WHAT TO PRODUCE: Among the lines of the records below, copy those that hold the word "here".

DATA UNDER STUDY:
--- src/source/zynet_ctrl_pkg.sv ---
`default_nettype none

package zynet_ctrl_pkg;

    // sequencing states shared by the conv, serializer and fc layers
    //   IDLE  waiting for work
    //   BUSY  filling, writing or finishing
    //   SEND  holding a result for the next layer
    typedef enum logic [1:0] {
        IDLE,
        BUSY,
        SEND
    } layer_state_e;

endpackage

`default_nettype wire

--- src/source/zynet_coef_pkg.sv ---
`default_nettype none

package zynet_coef_pkg;

    // frame geometry
    localparam int INPUT_LENGTH  = 19;
    localparam int KERNEL_LENGTH = 4;
    localparam int CONV_LENGTH   = INPUT_LENGTH - KERNEL_LENGTH + 1;
    // divide by CONV_LENGTH when averaging
    localparam int POOL_SHIFT    = 4;

    localparam int NUM_KERNELS = 4;
    localparam int OUTPUT_SIZE = 3;

    // coefficients carry six fraction bits
    localparam int COEF_WIDTH     = 8;
    localparam int COEF_FRAC_BITS = 6;
    localparam int BIAS_WIDTH     = 16;

    // one row per kernel, tap 0 meets the oldest sample
    localparam logic signed [COEF_WIDTH-1:0] KERNEL_COEF [NUM_KERNELS][KERNEL_LENGTH] = '{
        '{ 8'sd32,   8'sd64, -8'sd48,  8'sd16},
        '{-8'sd20,   8'sd40,  8'sd40, -8'sd20},
        '{ 8'sd96,  -8'sd64,  8'sd8,   8'sd24},
        '{-8'sd12,  -8'sd28,  8'sd72,  8'sd56}
    };

    // one row per score, column k weights feature k
    localparam logic signed [COEF_WIDTH-1:0] FC_WEIGHT [OUTPUT_SIZE][NUM_KERNELS] = '{
        '{ 8'sd80,  -8'sd36,   8'sd52,  8'sd18},
        '{-8'sd44,   8'sd90,  -8'sd16,  8'sd60},
        '{ 8'sd24,   8'sd30, -8'sd100, -8'sd70}
    };

    // biases in data format, 12 fraction bits
    localparam logic signed [BIAS_WIDTH-1:0] FC_BIAS [OUTPUT_SIZE] = '{
        16'sd1024,
        -16'sd2048,
        16'sd512
    };

endpackage

`default_nettype wire

--- src/source/conv_layer.sv ---
`timescale 1ns/1ns
`default_nettype none

module conv_layer #(
    parameter int WORD_SIZE    = 16,
    parameter int INT_BITS     = 4,
    parameter int KERNEL_INDEX = 0
) (
    input  logic                        clk_i,
    input  logic                        reset_i,
    input  logic                        start_i,
    input  logic                        valid_i,
    input  logic signed [WORD_SIZE-1:0] data_i,
    output logic                        ready_o,
    output logic                        valid_o,
    input  logic                        yumi_i,
    output logic signed [WORD_SIZE-1:0] data_o
);
    import zynet_ctrl_pkg::*;
    import zynet_coef_pkg::*;

    localparam int FRAC_BITS  = WORD_SIZE - INT_BITS;
    localparam int SUM_WIDTH  = WORD_SIZE + COEF_WIDTH + $clog2(KERNEL_LENGTH);
    localparam int FILL_WIDTH = $clog2(KERNEL_LENGTH);
    // largest word is 2^(INT_BITS-1) less one lsb
    localparam logic signed [SUM_WIDTH-1:0] SAT_MAX =
        (SUM_WIDTH'(1) << (FRAC_BITS + INT_BITS - 1)) - 1;
    localparam logic signed [SUM_WIDTH-1:0] SAT_MIN = -SAT_MAX - 1;

    layer_state_e state;
    logic [FILL_WIDTH-1:0] fill;
    logic accept;
    logic produce;

    // previous KERNEL_LENGTH-1 samples, index 0 oldest
    logic signed [WORD_SIZE-1:0] window [KERNEL_LENGTH-1];
    logic signed [WORD_SIZE-1:0] taps [KERNEL_LENGTH];
    logic signed [SUM_WIDTH-1:0] sum;
    logic signed [SUM_WIDTH-1:0] scaled;
    logic signed [WORD_SIZE-1:0] result;

    // a held result may leave in the same cycle a new sample enters
    assign ready_o = (state != SEND) || yumi_i;
    assign valid_o = state == SEND;
    assign accept  = valid_i && ready_o && (state != IDLE) && !start_i;
    assign produce = accept && (fill == FILL_WIDTH'(KERNEL_LENGTH - 1));

    always_comb begin
        for (int k = 0; k < KERNEL_LENGTH - 1; k++) begin
            taps[k] = window[k];
        end
        taps[KERNEL_LENGTH-1] = data_i;
    end

    // full width MAC, then back to data format and clip
    always_comb begin
        sum = '0;
        for (int k = 0; k < KERNEL_LENGTH; k++) begin
            sum = sum + taps[k] * KERNEL_COEF[KERNEL_INDEX][k];
        end
        scaled = sum >>> COEF_FRAC_BITS;
        if (scaled > SAT_MAX) begin
            result = SAT_MAX[WORD_SIZE-1:0];
        end else if (scaled < SAT_MIN) begin
            result = SAT_MIN[WORD_SIZE-1:0];
        end else begin
            result = scaled[WORD_SIZE-1:0];
        end
    end

    always_ff @(posedge clk_i) begin
        if (reset_i) begin
            state <= IDLE;
            fill  <= '0;
        end else begin
            if (start_i) begin
                fill <= '0;
            end else if (accept && !produce) begin
                fill <= fill + 1'b1;
            end
            case (state)
                IDLE: if (start_i) state <= BUSY;
                BUSY: if (produce) state <= SEND;
                SEND: if (yumi_i && !produce) state <= BUSY;
                default: state <= IDLE;
            endcase
        end
    end

    always_ff @(posedge clk_i) begin
        if (accept) begin
            for (int k = 0; k < KERNEL_LENGTH - 1; k++) begin
                window[k] <= taps[k + 1];
            end
        end
        if (produce) begin
            data_o <= result;
        end
    end

endmodule

`default_nettype wire

--- src/source/pooling_layer.sv ---
`timescale 1ns/1ns
`default_nettype none

module pooling_layer #(
    parameter int WORD_SIZE = 16,
    parameter int INT_BITS  = 4
) (
    input  logic                        clk_i,
    input  logic                        reset_i,
    input  logic                        valid_i,
    input  logic signed [WORD_SIZE-1:0] data_i,
    output logic                        yumi_o,
    output logic                        valid_o,
    output logic signed [WORD_SIZE-1:0] data_o,
    input  logic                        clear_i
);
    import zynet_coef_pkg::*;

    localparam int FRAC_BITS = WORD_SIZE - INT_BITS;
    localparam int ACC_WIDTH = WORD_SIZE + POOL_SHIFT;
    localparam int CNT_WIDTH = $clog2(CONV_LENGTH);
    localparam logic [WORD_SIZE-1:0] MAG_MAX =
        (WORD_SIZE'(1) << (FRAC_BITS + INT_BITS - 1)) - 1;
    localparam logic [WORD_SIZE-1:0] MOST_NEG = {1'b1, {(WORD_SIZE-1){1'b0}}};

    logic [WORD_SIZE-1:0] mag;
    logic [ACC_WIDTH-1:0] acc;
    logic [CNT_WIDTH-1:0] count;
    logic take;

    assign yumi_o = !valid_o;
    assign take   = valid_i && yumi_o;
    // average is the sum with the low POOL_SHIFT bits dropped
    assign data_o = acc[ACC_WIDTH-1:POOL_SHIFT];

    // the most negative word has no positive twin, so it clips
    always_comb begin
        if (!data_i[WORD_SIZE-1]) begin
            mag = data_i;
        end else if (data_i == MOST_NEG) begin
            mag = MAG_MAX;
        end else begin
            mag = -data_i;
        end
    end

    always_ff @(posedge clk_i) begin
        if (reset_i || clear_i) begin
            acc     <= '0;
            count   <= '0;
            valid_o <= 1'b0;
        end else if (take) begin
            acc <= acc + ACC_WIDTH'(mag);
            if (count == CNT_WIDTH'(CONV_LENGTH - 1)) begin
                count   <= '0;
                valid_o <= 1'b1;
            end else begin
                count <= count + 1'b1;
            end
        end
    end

endmodule

`default_nettype wire

--- src/source/fc_output_layer.sv ---
`timescale 1ns/1ns
`default_nettype none

module fc_output_layer #(
    parameter int WORD_SIZE = 16
) (
    input  logic                                                 clk_i,
    input  logic                                                 reset_i,
    input  logic [zynet_coef_pkg::NUM_KERNELS-1:0]                valid_i,
    input  logic [zynet_coef_pkg::NUM_KERNELS-1:0][WORD_SIZE-1:0] data_i,
    output logic                                                 done_o,
    output logic                                                 wen_o,
    input  logic                                                 full_i,
    output logic [WORD_SIZE-1:0]                                 data_o
);
    import zynet_ctrl_pkg::*;
    import zynet_coef_pkg::*;

    localparam int IDX_WIDTH = $clog2(NUM_KERNELS);

    layer_state_e state;
    logic [IDX_WIDTH-1:0] idx;
    logic capture;
    logic [NUM_KERNELS-1:0][WORD_SIZE-1:0] features;

    // every pooling layer has finished its average
    assign capture = (state == IDLE) && (&valid_i);
    assign wen_o   = (state == BUSY) && !full_i;
    assign done_o  = state == SEND;
    assign data_o  = features[idx];

    always_ff @(posedge clk_i) begin
        if (reset_i) begin
            state <= IDLE;
            idx   <= '0;
        end else begin
            case (state)
                IDLE: begin
                    if (capture) begin
                        state <= BUSY;
                        idx   <= '0;
                    end
                end
                BUSY: begin
                    if (wen_o) begin
                        if (idx == IDX_WIDTH'(NUM_KERNELS - 1)) begin
                            state <= SEND;
                        end else begin
                            idx <= idx + 1'b1;
                        end
                    end
                end
                // done_o clears the pooling layers here
                SEND: state <= IDLE;
                default: state <= IDLE;
            endcase
        end
    end

    always_ff @(posedge clk_i) begin
        if (capture) begin
            features <= data_i;
        end
    end

endmodule

`default_nettype wire

--- src/source/double_fifo.sv ---
`timescale 1ns/1ns
`default_nettype none

module double_fifo #(
    parameter int WORD_SIZE  = 16,
    parameter int FIFO_DEPTH = 8
) (
    input  logic                 clk_i,
    input  logic                 reset_i,
    input  logic                 wen_i,
    input  logic [WORD_SIZE-1:0] data_i,
    output logic                 full_o,
    input  logic                 ren_i,
    output logic                 empty_o,
    output logic [WORD_SIZE-1:0] data_o
);
    localparam int PTR_WIDTH = $clog2(FIFO_DEPTH);
    localparam int CNT_WIDTH = $clog2(FIFO_DEPTH + 1);

    logic [WORD_SIZE-1:0] mem [FIFO_DEPTH];
    logic [PTR_WIDTH-1:0] wptr;
    logic [PTR_WIDTH-1:0] rptr;
    logic [CNT_WIDTH-1:0] count;
    logic push;
    logic pop;

    assign full_o  = count == CNT_WIDTH'(FIFO_DEPTH);
    assign empty_o = count == '0;
    assign push    = wen_i && !full_o;
    assign pop     = ren_i && !empty_o;
    // head word shows before it is read
    assign data_o  = mem[rptr];

    always_ff @(posedge clk_i) begin
        if (reset_i) begin
            wptr  <= '0;
            rptr  <= '0;
            count <= '0;
        end else begin
            if (push) begin
                wptr <= (wptr == PTR_WIDTH'(FIFO_DEPTH - 1)) ? '0 : wptr + 1'b1;
            end
            if (pop) begin
                rptr <= (rptr == PTR_WIDTH'(FIFO_DEPTH - 1)) ? '0 : rptr + 1'b1;
            end
            count <= count + CNT_WIDTH'(push) - CNT_WIDTH'(pop);
        end
    end

    always_ff @(posedge clk_i) begin
        if (push) begin
            mem[wptr] <= data_i;
        end
    end

endmodule

`default_nettype wire

--- src/source/fc_layer.sv ---
`timescale 1ns/1ns
`default_nettype none

module fc_layer #(
    parameter int WORD_SIZE = 16,
    parameter int INT_BITS  = 4
) (
    input  logic                                                 clk_i,
    input  logic                                                 reset_i,
    input  logic signed [WORD_SIZE-1:0]                          data_i,
    input  logic                                                 empty_i,
    output logic                                                 ren_o,
    output logic                                                 valid_o,
    input  logic                                                 yumi_i,
    output logic [zynet_coef_pkg::OUTPUT_SIZE-1:0][WORD_SIZE-1:0] data_o
);
    import zynet_ctrl_pkg::*;
    import zynet_coef_pkg::*;

    localparam int FRAC_BITS = WORD_SIZE - INT_BITS;
    // one spare bit for the bias add
    localparam int ACC_WIDTH = WORD_SIZE + COEF_WIDTH + $clog2(NUM_KERNELS) + 1;
    localparam int CNT_WIDTH = $clog2(NUM_KERNELS);
    localparam logic signed [ACC_WIDTH-1:0] SAT_MAX =
        (ACC_WIDTH'(1) << (FRAC_BITS + INT_BITS - 1)) - 1;
    localparam logic signed [ACC_WIDTH-1:0] SAT_MIN = -SAT_MAX - 1;

    layer_state_e state;
    logic [CNT_WIDTH-1:0] count;
    logic signed [ACC_WIDTH-1:0] acc [OUTPUT_SIZE];
    logic signed [ACC_WIDTH-1:0] biased [OUTPUT_SIZE];
    logic [OUTPUT_SIZE-1:0][WORD_SIZE-1:0] score;

    // reads only while collecting features
    assign ren_o   = (state == IDLE) && !empty_i;
    assign valid_o = state == SEND;

    always_comb begin
        for (int o = 0; o < OUTPUT_SIZE; o++) begin
            biased[o] = (acc[o] >>> COEF_FRAC_BITS) + FC_BIAS[o];
            if (biased[o] > SAT_MAX) begin
                score[o] = SAT_MAX[WORD_SIZE-1:0];
            end else if (biased[o] < SAT_MIN) begin
                score[o] = SAT_MIN[WORD_SIZE-1:0];
            end else begin
                score[o] = biased[o][WORD_SIZE-1:0];
            end
        end
    end

    always_ff @(posedge clk_i) begin
        if (reset_i) begin
            state <= IDLE;
            count <= '0;
            for (int o = 0; o < OUTPUT_SIZE; o++) begin
                acc[o] <= '0;
            end
        end else begin
            case (state)
                IDLE: begin
                    if (ren_o) begin
                        for (int o = 0; o < OUTPUT_SIZE; o++) begin
                            acc[o] <= acc[o] + data_i * FC_WEIGHT[o][count];
                        end
                        if (count == CNT_WIDTH'(NUM_KERNELS - 1)) begin
                            count <= '0;
                            state <= BUSY;
                        end else begin
                            count <= count + 1'b1;
                        end
                    end
                end
                // scores are registered here, sums start over
                BUSY: begin
                    state <= SEND;
                    for (int o = 0; o < OUTPUT_SIZE; o++) begin
                        acc[o] <= '0;
                    end
                end
                SEND: if (yumi_i) state <= IDLE;
                default: state <= IDLE;
            endcase
        end
    end

    always_ff @(posedge clk_i) begin
        if (state == BUSY) begin
            data_o <= score;
        end
    end

endmodule

`default_nettype wire

--- src/source/zynet.sv ---
`timescale 1ns/1ns
`default_nettype none

module zynet #(
    parameter int WORD_SIZE  = 16,
    parameter int INT_BITS   = 4,
    parameter int FIFO_DEPTH = 8
) (
    input  logic                                                 clk_i,
    input  logic                                                 reset_i,
    input  logic                                                 start_i,
    input  logic signed [WORD_SIZE-1:0]                          data_i,
    input  logic                                                 valid_i,
    output logic                                                 ready_o,
    output logic [zynet_coef_pkg::OUTPUT_SIZE-1:0][WORD_SIZE-1:0] data_o,
    output logic                                                 valid_o,
    input  logic                                                 yumi_i
);
    import zynet_coef_pkg::*;

    logic [NUM_KERNELS-1:0] conv_ready;
    logic [NUM_KERNELS-1:0] conv_valid;
    logic [NUM_KERNELS-1:0] pool_yumi;
    logic [NUM_KERNELS-1:0] pool_valid;
    logic [NUM_KERNELS-1:0][WORD_SIZE-1:0] conv_data;
    logic [NUM_KERNELS-1:0][WORD_SIZE-1:0] pool_data;

    logic feat_done;
    logic feat_wen;
    logic [WORD_SIZE-1:0] feat_data;
    logic fifo_full;
    logic fifo_empty;
    logic [WORD_SIZE-1:0] fifo_data;
    logic fc_ren;

    // kernels run in lockstep, kernel 0 speaks for all
    assign ready_o = conv_ready[0];

    for (genvar i = 0; i < NUM_KERNELS; i++) begin : g_kernel
        conv_layer #(
            .WORD_SIZE   (WORD_SIZE),
            .INT_BITS    (INT_BITS),
            .KERNEL_INDEX(i)
        ) u_conv (
            .clk_i  (clk_i),
            .reset_i(reset_i),
            .start_i(start_i),
            .valid_i(valid_i),
            .data_i (data_i),
            .ready_o(conv_ready[i]),
            .valid_o(conv_valid[i]),
            .yumi_i (pool_yumi[i]),
            .data_o (conv_data[i])
        );

        pooling_layer #(
            .WORD_SIZE(WORD_SIZE),
            .INT_BITS (INT_BITS)
        ) u_pool (
            .clk_i  (clk_i),
            .reset_i(reset_i),
            .valid_i(conv_valid[i]),
            .data_i (conv_data[i]),
            .yumi_o (pool_yumi[i]),
            .valid_o(pool_valid[i]),
            .data_o (pool_data[i]),
            .clear_i(feat_done)
        );
    end

    fc_output_layer #(
        .WORD_SIZE(WORD_SIZE)
    ) u_serializer (
        .clk_i  (clk_i),
        .reset_i(reset_i),
        .valid_i(pool_valid),
        .data_i (pool_data),
        .done_o (feat_done),
        .wen_o  (feat_wen),
        .full_i (fifo_full),
        .data_o (feat_data)
    );

    double_fifo #(
        .WORD_SIZE (WORD_SIZE),
        .FIFO_DEPTH(FIFO_DEPTH)
    ) u_fifo (
        .clk_i  (clk_i),
        .reset_i(reset_i),
        .wen_i  (feat_wen),
        .data_i (feat_data),
        .full_o (fifo_full),
        .ren_i  (fc_ren),
        .empty_o(fifo_empty),
        .data_o (fifo_data)
    );

    fc_layer #(
        .WORD_SIZE(WORD_SIZE),
        .INT_BITS (INT_BITS)
    ) u_fc (
        .clk_i  (clk_i),
        .reset_i(reset_i),
        .data_i (fifo_data),
        .empty_i(fifo_empty),
        .ren_o  (fc_ren),
        .valid_o(valid_o),
        .yumi_i (yumi_i),
        .data_o (data_o)
    );

endmodule

`default_nettype wire

--- config.mk ---
export PLATFORM = sky130hd
export DESIGN_NAME = zynet
export DESIGN_NICKNAME = d
export VERILOG_FILES = /design/src/source/zynet_ctrl_pkg.sv /design/src/source/zynet_coef_pkg.sv /design/src/source/conv_layer.sv /design/src/source/pooling_layer.sv /design/src/source/fc_output_layer.sv /design/src/source/double_fifo.sv /design/src/source/fc_layer.sv /design/src/source/zynet.sv
export SDC_FILE = /design/constraint.sdc
export NUM_CORES = 2
export LEC_CHECK = 0
export BUFFER_PORTS_ARGS = -buffer_cell sky130_fd_sc_hd__buf_2
export CAP_MARGIN = 20
export CORE_MARGIN = 1.5
export CORE_UTILIZATION = 45
export CTS_CLUSTER_SIZE = 24
export DETAILED_ROUTE_END_ITERATION = 7
export GPL_TIMING_DRIVEN = 0
export PLACE_DENSITY = 0.6
export SLEW_MARGIN = 20
export SYNTH_ARGS = -nofsm -noshare
export SYNTH_HDL_FRONTEND = slang
export SYNTH_SLANG_ARGS = --single-unit
--- constraint.sdc ---
create_clock -name clk_i -period 10.05 [get_ports clk_i]
set_input_delay 1.5075 -clock clk_i [delete_from_list [all_inputs] [get_ports clk_i]]
set_output_delay 1.5075 -clock clk_i [all_outputs]
set_load 0.03 [all_outputs]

FINISHED EXERCISE:
                // done_o clears the pooling layers here
                // scores are registered here, sums start over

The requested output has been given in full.